Comment by Konstantinos C. Koskinas, Population Science and Public Health Section

22 Feb 2021
Koskinas

Dr. Konstantinos C. Koskinas , FESC

Preventive Cardiology

Blood cholesterol is a well-recognised risk factor for the development and progression of atherosclerosis. Consistent evidence from genetic studies, epidemiologic observations, and randomised controlled trials (RCT) has unequivocally shown that elevated plasma concentrations of atherogenic lipid, particularly low-density lipoprotein cholesterol (LDL-C), are causally linked to atherosclerotic cardiovascular disease (ASCVD).(1) Conversely, for higher-density lipoprotein cholesterol (HDL-C), higher levels are associated with a lower ASCVD risk.

In their recent article, Kim and all analyzed coronary computed tomography angiography (CCTA) data from 5,130 non-diabetic Korean patients without known coronary artery disease in relation to HDL-C and LDL-C levels.(2) Imaging outcomes included any obstructive plaque; presence of obstructive plaques in clinically most relevant locations (i.e. left-main or proximal left anterior descending artery); and multivessel obstructive lesions. The authors found that patients with low levels (< 40 mg/dL) of HDL-C, as compared with those with higher levels (≥ 40 mg/dL), had a higher prevalence of obstructive plaques (by any of the aforementioned three definitions), but only in the subgroup of patients with LDL-C levels <130 mg/dL. In contrast, there was no difference in the prevalence of obstructive plaques in relation to HDL-C in the context of higher (≥ 130 mg/dL) LDL-C levels.(2)

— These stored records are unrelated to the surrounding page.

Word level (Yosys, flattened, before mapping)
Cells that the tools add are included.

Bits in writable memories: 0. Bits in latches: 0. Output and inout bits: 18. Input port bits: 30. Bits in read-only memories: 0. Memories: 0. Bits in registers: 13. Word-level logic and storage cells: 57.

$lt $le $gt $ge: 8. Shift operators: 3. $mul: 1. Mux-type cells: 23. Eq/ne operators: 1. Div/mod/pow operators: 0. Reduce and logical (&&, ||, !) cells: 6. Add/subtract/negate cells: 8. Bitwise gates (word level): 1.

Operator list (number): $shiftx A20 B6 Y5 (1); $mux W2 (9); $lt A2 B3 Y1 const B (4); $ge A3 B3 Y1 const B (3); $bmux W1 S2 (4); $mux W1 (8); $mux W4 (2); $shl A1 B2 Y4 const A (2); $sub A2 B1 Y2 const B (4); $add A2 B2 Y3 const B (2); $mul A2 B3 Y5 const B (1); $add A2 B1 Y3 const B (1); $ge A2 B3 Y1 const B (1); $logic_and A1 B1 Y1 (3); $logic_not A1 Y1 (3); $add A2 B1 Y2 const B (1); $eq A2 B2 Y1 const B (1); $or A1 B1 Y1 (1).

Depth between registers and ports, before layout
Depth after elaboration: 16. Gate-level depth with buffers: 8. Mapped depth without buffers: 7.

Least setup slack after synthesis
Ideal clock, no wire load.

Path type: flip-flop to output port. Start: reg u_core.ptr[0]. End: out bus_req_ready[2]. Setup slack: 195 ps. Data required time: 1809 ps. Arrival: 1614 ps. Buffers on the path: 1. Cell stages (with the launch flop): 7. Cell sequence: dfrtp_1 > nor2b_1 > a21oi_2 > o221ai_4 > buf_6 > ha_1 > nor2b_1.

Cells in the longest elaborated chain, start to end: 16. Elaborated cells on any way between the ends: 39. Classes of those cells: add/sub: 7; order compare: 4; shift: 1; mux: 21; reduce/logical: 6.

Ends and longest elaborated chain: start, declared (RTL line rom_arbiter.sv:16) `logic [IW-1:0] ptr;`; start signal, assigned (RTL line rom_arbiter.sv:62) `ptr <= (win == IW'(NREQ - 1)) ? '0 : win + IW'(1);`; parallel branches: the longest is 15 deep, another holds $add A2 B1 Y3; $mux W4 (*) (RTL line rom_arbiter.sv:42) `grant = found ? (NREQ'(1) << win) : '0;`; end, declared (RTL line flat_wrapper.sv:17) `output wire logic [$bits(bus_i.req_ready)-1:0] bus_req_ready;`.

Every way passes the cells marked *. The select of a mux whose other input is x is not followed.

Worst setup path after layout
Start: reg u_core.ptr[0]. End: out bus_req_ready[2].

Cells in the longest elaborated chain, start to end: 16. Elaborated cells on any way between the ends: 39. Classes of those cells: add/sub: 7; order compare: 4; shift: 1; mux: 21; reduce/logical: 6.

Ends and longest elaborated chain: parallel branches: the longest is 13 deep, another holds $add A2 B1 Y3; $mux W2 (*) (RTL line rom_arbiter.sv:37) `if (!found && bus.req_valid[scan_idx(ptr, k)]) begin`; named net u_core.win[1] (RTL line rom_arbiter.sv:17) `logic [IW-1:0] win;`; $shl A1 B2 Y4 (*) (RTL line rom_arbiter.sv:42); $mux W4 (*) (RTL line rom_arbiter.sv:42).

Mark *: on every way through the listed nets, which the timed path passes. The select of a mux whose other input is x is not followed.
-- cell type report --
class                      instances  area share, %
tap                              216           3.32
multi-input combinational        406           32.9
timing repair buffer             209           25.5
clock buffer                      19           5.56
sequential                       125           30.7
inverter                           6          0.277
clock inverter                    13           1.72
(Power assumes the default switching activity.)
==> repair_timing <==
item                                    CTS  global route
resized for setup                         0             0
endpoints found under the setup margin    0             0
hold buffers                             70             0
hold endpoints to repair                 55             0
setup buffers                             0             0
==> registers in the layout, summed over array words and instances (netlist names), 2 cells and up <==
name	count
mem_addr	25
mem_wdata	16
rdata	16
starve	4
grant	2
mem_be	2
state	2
**src/rtl/sa3_driver.sv**
```systemverilog
// rtl/sa3_driver.sv - operand loader, run/watchdog sequencer and result drain for the 3x3 systolic array
module sa3_driver #(
    parameter int DONE_TIMEOUT = 32,
    parameter int TW           = 6
) (
    input  logic         clk,
    input  logic         rst,
    input  logic         in_valid,
    output logic         in_ready,
    input  logic [7:0]   in_data,
    output logic [127:0] a_mat,
    output logic [71:0]  b_mat,
    output logic         active_sa3,
    input  logic         done_sa3,
    input  logic [31:0]  c_res,
    output logic         out_valid,
    input  logic         out_ready,
    output logic [7:0]   out_data,
    output logic         out_last,
    output logic         busy,
    output logic         err
);

    typedef enum logic [1:0] {
        LOAD  = 2'd0,
        RUN   = 2'd1,
        DRAIN = 2'd2
    } state_t;

    localparam logic [TW-1:0] WD_LAST = TW'(DONE_TIMEOUT - 1);

    state_t        state;
    logic [4:0]    k;
    logic [1:0]    j;
    logic [TW-1:0] wd;
    logic [31:0]   res;

    always_ff @(posedge clk or posedge rst) begin
        if (rst) begin
            state <= LOAD;
            k     <= 5'd0;
            j     <= 2'd0;
            wd    <= '0;
            res   <= 32'd0;
            a_mat <= 128'd0;
            b_mat <= 72'd0;
            err   <= 1'b0;
        end else begin
            case (state)
                LOAD: begin
                    if (in_valid) begin
                        // For k=16..24 the low four bits of k are exactly the filter index.
                        if (k < 5'd16)
                            a_mat[{k[3:0], 3'b000} +: 8] <= in_data;
                        else
                            b_mat[{k[3:0], 3'b000} +: 8] <= in_data;
                        if (k == 5'd0)
                            err <= 1'b0;
                        if (k == 5'd24) begin
                            k     <= 5'd0;
                            wd    <= '0;
                            state <= RUN;
                        end else begin
                            k <= k + 5'd1;
                        end
                    end
                end
                RUN: begin
                    // A done on the timeout cycle still counts as success.
                    if (done_sa3) begin
                        res   <= c_res;
                        wd    <= '0;
                        state <= DRAIN;
                    end else if (wd == WD_LAST) begin
                        res   <= 32'd0;
                        err   <= 1'b1;
                        wd    <= '0;
                        state <= DRAIN;
                    end else begin
                        wd <= wd + TW'(1);
                    end
                end
                DRAIN: begin
                    if (out_ready) begin
                        if (j == 2'd3) begin
                            j     <= 2'd0;
                            state <= LOAD;
                        end else begin
                            j <= j + 2'd1;
                        end
                    end
                end
                default: state <= LOAD;
            endcase
        end
    end

    assign in_ready   = (state == LOAD);
    assign active_sa3 = (state == RUN);
    assign out_valid  = (state == DRAIN);
    assign out_data   = res[{j, 3'b000} +: 8];
    assign out_last   = (state == DRAIN) && (j == 2'd3);
    assign busy       = (state != LOAD);

endmodule

```
**config.mk**
```make
export PLATFORM = sky130hd
export DESIGN_NAME = sa3_driver
export DESIGN_NICKNAME = d
export VERILOG_FILES = /design/src/rtl/sa3_driver.sv
export SDC_FILE = /design/constraint.sdc
export NUM_CORES = 1
export LEC_CHECK = 0
export ABC_AREA = 1
export BUFFER_PORTS_ARGS = -buffer_cell sky130_fd_sc_hd__clkbuf_2
export CAP_MARGIN = 30
export CORE_MARGIN = 2
export CORE_UTILIZATION = 47
export CTS_BUF_LIST = sky130_fd_sc_hd__clkbuf_4 sky130_fd_sc_hd__clkbuf_8
export CTS_CLUSTER_DIAMETER = 80
export DETAILED_ROUTE_END_ITERATION = 10
export PLACE_DENSITY = 0.71
export SLEW_MARGIN = 25
export SYNTH_ARGS = -nofsm -noshare
export SYNTH_HDL_FRONTEND = slang
export SYNTH_SLANG_ARGS = --single-unit
```
**constraint.sdc**
```tcl
create_clock -name clk -period 11.7 [get_ports clk]
set_input_delay 2.34 -clock clk [delete_from_list [all_inputs] [get_ports clk]]
set_output_delay 2.34 -clock clk [all_outputs]
set_load 0.005 [all_outputs]
```
# Word-level counts from Yosys, hierarchy flattened

Index checks and enable logic that the tools add are counted.

Bits in registers: 248
Input bits: 45
Output and inout bits: 214
Word-level logic and storage cells: 69

Add/sub/neg operators: 4
$lt $le $gt $ge: 1
Equality and inequality tests: 13
Shift-type cells: 5
Muxes and demuxes: 23
Bitwise operators: 1
Reduce and logical (&&, ||, !) cells: 14

Operator list:

| kind                                                  | count |
|---|---|
| bitwise mux 128 bit                                   | 1 |
| variable shift 8 x 9 -> 128 bit, first input constant | 1 |
| variable part select 8 x 9 -> 128 bit                 | 1 |
| bitwise mux 72 bit                                    | 1 |
| variable shift 8 x 9 -> 72 bit, first input constant  | 1 |
| variable part select 8 x 9 -> 72 bit                  | 1 |
| two-way mux 32 bit                                    | 2 |
| variable part select 32 x 6 -> 8 bit                  | 1 |
| two-way mux 6 bit                                     | 4 |
| two-way mux 2 bit                                     | 7 |
| one-hot mux 6 bit (2 select lines)                    | 1 |
| inequality test 2 x 1 -> 1 bit, second input constant | 5 |
| AND reduction 5 bit                                   | 2 |
| negator 7 -> 9 bit                                    | 1 |
| AND reduction 3 bit                                   | 3 |
| adder 6 x 1 -> 6 bit, second input constant           | 1 |
| equality test 6 x 5 -> 1 bit, second input constant   | 1 |
| one-hot mux 2 bit (3 select lines)                    | 1 |
| AND reduction 2 bit                                   | 3 |
| nonzero test 2 bit                                    | 3 |
| adder 5 x 1 -> 5 bit, second input constant           | 1 |
| equality test 5 bit, second input constant            | 1 |
| logical NOT 5 bit                                     | 1 |
| less-than comparator 5 bit, second input constant     | 1 |
| 11 further kinds                                      | 16 |

# Logic depth before layout (Yosys ltp)

Depth in word-level cells: 4
Mapped depth: 14
Mapped depth without buffers: 11

# Least setup slack after synthesis

OpenSTA, ideal clock, no wires.

Kind: flip-flop to output port
Start point: reg j[0]
End point: out out_data[0]
Arrival: 1.090 ns
Data required time: 9.360 ns
Slack: 8.270 ns
Stages on the path, launching flop included: 5
Path buffers: 1
Cells stage by stage: dfrtp_1 inv_1 clkbuf_1 nor2_1 o22ai_1

Longest elaborated chain between the ends: 1

RTL lines:

| item                                 | line | text |
|---|---|---|
| from (decl)                          | 34   | `logic [1:0] j;` |
| from (signal assigned)               | 89   | `j <= j + 2'd1;` |
| variable part select 32 x 6 -> 8 bit | 101  | `assign out_data = res[{j, 3'b000} +: 8];` |
| to (decl)                            | 18   | `output logic [7:0] out_data,` |

No other way between the ends.

# Final worst setup path

Start point: reg j[0]
End point: out out_data[6]

The elaborated chain is that of the path after synthesis.

==> results.toml <==
[synth]
ys.flop_type = "dfrtp_1"
syn-cell-area_sq_mm = 0.0108
avgSynthCellArea_sq_um = 8.82
synth_simple_gate_area_frac = 0.278
seq_area_frac_synth = 0.573
synth_top_family_by_area = "simple AND/OR/NAND/NOR gates"
ys.warnings.count = 0
synthTopCellsByCount = "nand2_1, dfrtp_1, nand3_1"
synthDistinctLibCells = 35
synthArstFlopShare = 1.00
synth_nets = 1278
yosys-top-cells-area = "dfrtp_1, nand2_1, nand3_1"
synth.mux.area_fraction = 0
synth_area_leader_cell = "dfrtp_1"
yosys.cell_count.top_type = "nand2_1"
synthCells = 1227
yosysTopAreaCellShare = 0.573
synth_seq_cells = 248
synth-edff-count = 0
yosys.area_share.xor_xnor = 0.00162
synth-compound-area-share = 0.0841
yosys.area_share.adder = 0.00693

[placed_design]
placedCellCount = 1723
place_hpwl_microns = 20400
gp_congestion = 0.850
io_buffer_count = 258

[sta]
slew_viol_final = 0
finClkSkew_ns = 0.0241
hold_viol = 0
setup_violations = 0
rsz0062_at_grt = "false"
finalSetupTns_ns = 0
slew-limit-headroom = 0.394
tightestPinTransition_ns = 0.909
finalCritPeriodShare = 0.391
period_needed_ns = 4.57
fmax_mhz = 219

[cts]
path_clk_slew_ns = 0.06
cts_tree = "built"
cts_root_buf = "clkbuf_8"
cts_buffers = 41
cts_resized = 0
clockBufferDepth = 3
worstSkewPairLatency_ns = 0.54
numClockSinks = 248
h-tree-depth = 2
cts_setup_buffers = 0
cts_hold_buf = 0

[global_routing]
grt_usage = 0.241
grt_max_degree = 96
grt_pass1_vias = 8801
antenna_found_initial = 0
grt_pass1_wl_microns = 46600
overflow = 0

[worst_setup_path]
critPathLaunchType = "register"
timing.reg2reg.setup_slack_ns = 8.31
cp_max_fo = 18
critPathKind = "reg -> out"
r2r-end = "b_mat[17]$_DFFE_PP0P_"
cp-startpoint = "j[0]$_DFFE_PP0P_"
r2r_cells = 7
cp-end-kind = "primary output"
r2r_start = "k[0]$_DFFE_PP0P_"
cp_data_required_time_ns = 9.36
critPathArrivalTime_ns = 2.23

[die]
die_area_sq_mm = 0.0243
rows = 55
coreArea_sq_mm = 0.0226
start_util = 0.478
die_h_microns = 156
die_w_microns = 156
io_pins = 259

[min_path]
min_from = "res[20]$_DFFE_PP0P_"
hold_class = "reg -> reg"
holdPathStages = 2
whs_endpoint = "res[20]$_DFFE_PP0P_"

[layout]
nets = 1533
drive_gt1_frac = 0.270
final_cells = 1795
area_delta_synth_final_pct = 21.0
n_antenna_cell = 0

[detailed_routing]
wl_per_cell_microns = 16.2
initialDrtViolationCount = 532
via_count = 9189
post-route-drc-count = 0
via_per_inst = 5.12
drt_wl_total_microns = 29000
postRouteAntennaNets = 0
dr.pass1.iters = 5

[power]
ir_worst_vdd_mv = 0.107
p_leak_nw = 7.23
switchingPower_w = 0.00137
seq_power_share = 0.405
total_power_w = 0.00343
comb_power_share = 0.366
power.density_mw_per_mm2 = 262
p_sw_frac = 0.399
clockPowerShare = 0.228
internal_power_w = 0.00206

[job]
cap_violations = 0

[status]
status = "finished, final reports clean"
power groups by stage:
stage / sequential [W] / combinational, W / clock, W
after floorplan: 0.00136 / 0.000774 / 0
after global placement: 0.00140 / 0.00123 / 0
after detailed placement: 0.00140 / 0.00126 / 0
after CTS: 0.00139 / 0.00127 / 0.000799
after global routing: 0.00142 / 0.00142 / 0.000840
final: 0.00139 / 0.00126 / 0.000783
worst max path at each step:
stage / end / slack (ns)
4_1_cts: active_sa3 / 7.09
6_report: out_data[6] / 7.13
3_3_place_gp: a_mat[33]$_DFFE_PP0P_ / 7.57
5_1_grt: out_data[6] / 7.00
3_5_place_dp: a_mat[35]$_DFFE_PP0P_ / 7.53
2_1_floorplan: a_mat[0]$_DFFE_PP0P_ / 2.55
metal layers:
layer	wire length [microns]	vias to the layer above	GRT usage
met5	0	-	0
met4	583	0	0.0716
met3	2460	42	0.0678
met2	13700	335	0.384
met1	12300	4322	0.325
li1	-	4490	-
kinds of logic after synthesis:
family                   count (synthesis)
AND/OR/NAND/NOR                        671
buffers and inverters                  137
flip-flops                             248
XOR/XNOR                                 2
AO/OA/AOI/OAI                          163
adder cells (fa/ha/maj)                  6
worst max-delay path: stages (launching register included):
cell and delay (ns):
dfrtp_1 0.68, inv_1 0.41, o21ai_0 0.36, o22ai_1 0.11
clkbuf_2 0.13
cell type report:
| type | count | area, sq um |
|---|---|---|
| inverters | 87 | 334 |
| well taps | 285 | 357 |
| flip-flops and latches | 248 | 6210 |
| repair buffers | 262 | 1340 |
| multi-input cells | 842 | 4020 |
| fillers | 2077 | 9540 |
| clock inverters | 3 | 17.5 |
| clock buffers | 68 | 836 |
per-stage QoR:
step / hold slack [ns] / util / setup WS [ns] / area, sq um
2_1_floorplan: 0.437 / - / 2.55 / 10800
3_3_place_gp: 0.449 / 0.540 / 7.57 / 12200
3_5_place_dp: 0.453 / 0.540 / 7.53 / 12200
4_1_cts: 0.468 / 0.578 / 7.09 / 13100
5_1_grt: 0.485 / 0.579 / 7.00 / 13100
6_report: 0.469 / 0.579 / 7.13 / 13100
flip-flops by register name, indices dropped and copies added (netlist names):
signal	count
err	1
k	5
j	2
a_mat	128
state	2
b_mat	72
wd	6
res	32
cells in the final DEF, fill, tap and decap left out, drive strengths merged:
cell and count:
nand2 440, clkbuf 326, dfrtp 248, o21ai 150, nand3 131, inv 86
nor2 60, nand4 17, nor3 13, or2 9, o22ai 8, ha 6
a21oi 4, buf 4, clkinv 3, xor2 2, o21a 1, nand3b 1
clkinvlp 1
Note: power is estimated with default switching activity, not from simulation.
### config.mk
export PLATFORM = sky130hd
export DESIGN_NAME = regfile_wb_queue_flat
export DESIGN_NICKNAME = d
export VERILOG_FILES = /design/src/rtl/regfile_wb_queue_pkg.sv /design/src/rtl/regfile_wb_queue_if.sv /design/src/rtl/regfile_wb_match.sv /design/src/rtl/regfile_wb_queue.sv /design/src/flat_wrapper.sv
export SDC_FILE = /design/constraint.sdc
export NUM_CORES = 1
export LEC_CHECK = 0
export BUFFER_PORTS_ARGS = -buffer_cell sky130_fd_sc_hd__buf_2
export CAP_MARGIN = 25
export CORE_ASPECT_RATIO = 0.8
export CORE_UTILIZATION = 29
export CTS_CLUSTER_SIZE = 8
export DETAILED_ROUTE_END_ITERATION = 7
export GPL_TIMING_DRIVEN = 0
export PLACE_DENSITY = 0.54
export SYNTH_ARGS = -nofsm -noshare
export SYNTH_HDL_FRONTEND = slang
export SYNTH_SLANG_ARGS = --single-unit
### constraint.sdc
create_clock -name Clk -period 2.3 [get_ports Clk]
set_clock_uncertainty 0.2 [all_clocks]
set_input_delay 0 -clock Clk [delete_from_list [all_inputs] [get_ports Clk]]
set_output_delay 0 -clock Clk [all_outputs]
set_load 0.03 [all_outputs]
### src/rtl/regfile_wb_queue_pkg.sv
`default_nettype none
// ============================================================================
//  Module      : regfile_wb_queue_pkg
//  Description : Shared widths, the zero-register constant and the queue
//                entry layout for the register-file writeback queue.
//  Revision    : 1.0  initial release
// ============================================================================
package regfile_wb_queue_pkg;

    localparam int              REG_ADDR_W = 5;
    localparam int              REG_DATA_W = 32;
    localparam logic [4:0]      ZERO_REG   = 5'd0;

    // One pending writeback: destination register and the value to write.
    typedef struct packed {
        logic [REG_ADDR_W-1:0] addr;
        logic [REG_DATA_W-1:0] data;
    } wb_entry_t;

endpackage : regfile_wb_queue_pkg
`default_nettype wire

### src/rtl/regfile_wb_queue_if.sv
`default_nettype none
// ============================================================================
//  Module      : regfile_wb_queue_if
//  Description : Bundle of the writeback request handshake, the register-file
//                write port, the two bypass read ports and queue status.
//                master : pipeline / register-file side (drives requests,
//                         Hold and read addresses)
//                slave  : writeback queue
//  Revision    : 1.0  initial release
// ============================================================================
interface regfile_wb_queue_if #(
    parameter int PTR_W = 2
);
    import regfile_wb_queue_pkg::*;

    logic                   In_Valid;
    logic                   In_Ready;
    logic [REG_ADDR_W-1:0]  In_Addr;
    logic [REG_DATA_W-1:0]  In_Data;
    logic                   Hold;
    logic [REG_ADDR_W-1:0]  Awr;
    logic [REG_DATA_W-1:0]  Din;
    logic                   WrEn;
    logic [REG_ADDR_W-1:0]  Adr1;
    logic [REG_ADDR_W-1:0]  Adr2;
    logic                   Hit1;
    logic                   Hit2;
    logic [REG_DATA_W-1:0]  Fwd1;
    logic [REG_DATA_W-1:0]  Fwd2;
    logic [PTR_W:0]         Count;
    logic                   Empty;
    logic                   Full;

    modport master (
        output In_Valid, In_Addr, In_Data, Hold, Adr1, Adr2,
        input  In_Ready, Awr, Din, WrEn, Hit1, Hit2, Fwd1, Fwd2,
               Count, Empty, Full
    );

    modport slave (
        input  In_Valid, In_Addr, In_Data, Hold, Adr1, Adr2,
        output In_Ready, Awr, Din, WrEn, Hit1, Hit2, Fwd1, Fwd2,
               Count, Empty, Full
    );

endinterface : regfile_wb_queue_if
`default_nettype wire

### src/rtl/regfile_wb_match.sv
`default_nettype none
// ============================================================================
//  Module      : regfile_wb_match
//  Description : Combinational bypass lookup for one read address. Scans the
//                live entries oldest to youngest so the youngest match wins.
//  Ports       : i_entries  entry storage (indexed by physical slot)
//                i_head     slot of the oldest live entry
//                i_count    number of live entries
//                i_adr      read address to look up
//                o_hit      a live entry targets i_adr (never for register 0)
//                o_fwd      data of the youngest matching entry, else 0
//  Revision    : 1.0  initial release
// ============================================================================
module regfile_wb_match
    import regfile_wb_queue_pkg::*;
#(
    parameter int DEPTH = 4,
    parameter int PTR_W = 2
) (
    input  wire wb_entry_t [DEPTH-1:0]  i_entries,
    input  wire logic [PTR_W-1:0]       i_head,
    input  wire logic [PTR_W:0]         i_count,
    input  wire logic [REG_ADDR_W-1:0]  i_adr,
    output logic                        o_hit,
    output logic [REG_DATA_W-1:0]       o_fwd
);

    logic [PTR_W-1:0] w_idx;

    // Later (younger) matches overwrite earlier ones, giving last-writer data.
    always_comb begin
        o_hit = 1'b0;
        o_fwd = '0;
        w_idx = '0;
        for (int i = 0; i < DEPTH; i++) begin
            w_idx = i_head + PTR_W'(i);
            if ((i_adr != ZERO_REG) && ((PTR_W+1)'(i) < i_count) &&
                (i_entries[w_idx].addr == i_adr)) begin
                o_hit = 1'b1;
                o_fwd = i_entries[w_idx].data;
            end
        end
    end

endmodule : regfile_wb_match
`default_nettype wire

### src/rtl/regfile_wb_queue.sv
`default_nettype none
// ============================================================================
//  Module      : regfile_wb_queue
//  Description : Writeback queue in front of the 32x32 register file write
//                port. Buffers up to DEPTH (dest, data) writebacks, drains one
//                per clock into Awr/Din/WrEn, and supplies bypass data for
//                both register-file read addresses.
//  Ports       : Clk  rising-edge clock shared with the register file
//                Rst  synchronous active-high reset
//                bus  request handshake, write port, bypass ports, status
//  Revision    : 1.0  initial release
// ============================================================================
module regfile_wb_queue
    import regfile_wb_queue_pkg::*;
#(
    parameter int DEPTH = 4,
    parameter int PTR_W = 2
) (
    input  wire logic           Clk,
    input  wire logic           Rst,
    regfile_wb_queue_if.slave   bus
);

    wb_entry_t [DEPTH-1:0]  r_mem;
    logic [PTR_W-1:0]       r_head;
    logic [PTR_W-1:0]       r_tail;
    logic [PTR_W:0]         r_count;

    logic                   w_full;
    logic                   w_empty;
    logic                   w_push;
    logic                   w_pop;

    assign w_full  = (r_count == (PTR_W+1)'(DEPTH));
    assign w_empty = (r_count == '0);

    // Register-0 writes complete the handshake but are never stored.
    assign w_push  = bus.In_Valid & ~w_full & (bus.In_Addr != ZERO_REG);
    // The register file samples Awr/Din at the same edge the head advances.
    assign w_pop   = ~w_empty & ~bus.Hold;

    assign bus.In_Ready = ~w_full;
    assign bus.WrEn     = w_pop;
    assign bus.Awr      = w_empty ? ZERO_REG : r_mem[r_head].addr;
    assign bus.Din      = w_empty ? '0       : r_mem[r_head].data;
    assign bus.Count    = r_count;
    assign bus.Empty    = w_empty;
    assign bus.Full     = w_full;

    always_ff @(posedge Clk) begin
        if (Rst) begin
            r_head  <= '0;
            r_tail  <= '0;
            r_count <= '0;
        end else begin
            if (w_push) begin
                r_tail <= r_tail + PTR_W'(1);
            end
            if (w_pop) begin
                r_head <= r_head + PTR_W'(1);
            end
            r_count <= r_count + (PTR_W+1)'(w_push) - (PTR_W+1)'(w_pop);
        end
    end

    // Entry payload needs no reset; only slots below Count are ever observed.
    always_ff @(posedge Clk) begin
        if (w_push) begin
            r_mem[r_tail].addr <= bus.In_Addr;
            r_mem[r_tail].data <= bus.In_Data;
        end
    end

    regfile_wb_match #(
        .DEPTH      (DEPTH),
        .PTR_W      (PTR_W)
    ) u_match1 (
        .i_entries  (r_mem),
        .i_head     (r_head),
        .i_count    (r_count),
        .i_adr      (bus.Adr1),
        .o_hit      (bus.Hit1),
        .o_fwd      (bus.Fwd1)
    );

    regfile_wb_match #(
        .DEPTH      (DEPTH),
        .PTR_W      (PTR_W)
    ) u_match2 (
        .i_entries  (r_mem),
        .i_head     (r_head),
        .i_count    (r_count),
        .i_adr      (bus.Adr2),
        .o_hit      (bus.Hit2),
        .o_fwd      (bus.Fwd2)
    );

endmodule : regfile_wb_queue
`default_nettype wire

### src/flat_wrapper.sv
// flat-port wrapper written by rule: the top's interface ports become plain ports
module regfile_wb_queue_flat import regfile_wb_queue_pkg::*;
#(
    parameter int DEPTH = 4,
    parameter int PTR_W = 2
)
  (Clk, Rst, bus_In_Valid, bus_In_Addr, bus_In_Data, bus_Hold, bus_Adr1, bus_Adr2, bus_In_Ready, bus_Awr, bus_Din, bus_WrEn, bus_Hit1, bus_Hit2, bus_Fwd1, bus_Fwd2, bus_Count, bus_Empty, bus_Full);
  regfile_wb_queue_if #(.PTR_W(PTR_W)) bus_i ();
  input  wire logic Clk;
  input  wire logic Rst;
  input wire logic [$bits(bus_i.In_Valid)-1:0] bus_In_Valid;
  input wire logic [$bits(bus_i.In_Addr)-1:0] bus_In_Addr;
  input wire logic [$bits(bus_i.In_Data)-1:0] bus_In_Data;
  input wire logic [$bits(bus_i.Hold)-1:0] bus_Hold;
  input wire logic [$bits(bus_i.Adr1)-1:0] bus_Adr1;
  input wire logic [$bits(bus_i.Adr2)-1:0] bus_Adr2;
  output wire logic [$bits(bus_i.In_Ready)-1:0] bus_In_Ready;
  output wire logic [$bits(bus_i.Awr)-1:0] bus_Awr;
  output wire logic [$bits(bus_i.Din)-1:0] bus_Din;
  output wire logic [$bits(bus_i.WrEn)-1:0] bus_WrEn;
  output wire logic [$bits(bus_i.Hit1)-1:0] bus_Hit1;
  output wire logic [$bits(bus_i.Hit2)-1:0] bus_Hit2;
  output wire logic [$bits(bus_i.Fwd1)-1:0] bus_Fwd1;
  output wire logic [$bits(bus_i.Fwd2)-1:0] bus_Fwd2;
  output wire logic [$bits(bus_i.Count)-1:0] bus_Count;
  output wire logic [$bits(bus_i.Empty)-1:0] bus_Empty;
  output wire logic [$bits(bus_i.Full)-1:0] bus_Full;
  assign bus_i.In_Valid = bus_In_Valid;
  assign bus_i.In_Addr = bus_In_Addr;
  assign bus_i.In_Data = bus_In_Data;
  assign bus_i.Hold = bus_Hold;
  assign bus_i.Adr1 = bus_Adr1;
  assign bus_i.Adr2 = bus_Adr2;
  assign bus_In_Ready = bus_i.In_Ready;
  assign bus_Awr = bus_i.Awr;
  assign bus_Din = bus_i.Din;
  assign bus_WrEn = bus_i.WrEn;
  assign bus_Hit1 = bus_i.Hit1;
  assign bus_Hit2 = bus_i.Hit2;
  assign bus_Fwd1 = bus_i.Fwd1;
  assign bus_Fwd2 = bus_i.Fwd2;
  assign bus_Count = bus_i.Count;
  assign bus_Empty = bus_i.Empty;
  assign bus_Full = bus_i.Full;
  regfile_wb_queue #(.DEPTH(DEPTH), .PTR_W(PTR_W)) u_core (.Clk(Clk), .Rst(Rst), .bus(bus_i));
endmodule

Some aspects of the study methodology deserve consideration in interpreting these results. First, thresholds for considering LDL-C levels as “normal” or “elevated” are not the same for all individuals, but rather depend on each individual’s cardiovascular risk: for patients with established ASCVD or at higher risk of developing ASCVD, lower LDL-C levels are generally recommenced.(3) In the study by Kim et al, about 26% had a high ASCVD risk score, whereby recommended LDL goals according to current guidelines are not <130 mg/dL but lower.(3) It would be of interest to explore whether favorable (high) HDL-C levels remain to be predictive of less advanced coronary atherosclerosis in the context of lower LDL-C levels (< 100 mg/dL) in these higher-risk primary-prevention individuals. Second, the long-established concept “the higher, the better” for HDL-C might may not apply for the entire spectrum of HDL-C levels, since extremely high HDL-C was paradoxically associated with high mortality in recent observational studies.(4) With respect to coronary atherosclerosis by CCTA, this aspect cannot be addressed by applying a dichotomous approach for HDL-C (< vs. ≥40 mg/dL). Notwithstanding these considerations, and taking into account the observational, cross-sectional study design (thus showing associations but precluding any inference on causality), Kim et al. provide interesting data that add to the evidence base of HDL-C and its relation to ASCVD risk.(2)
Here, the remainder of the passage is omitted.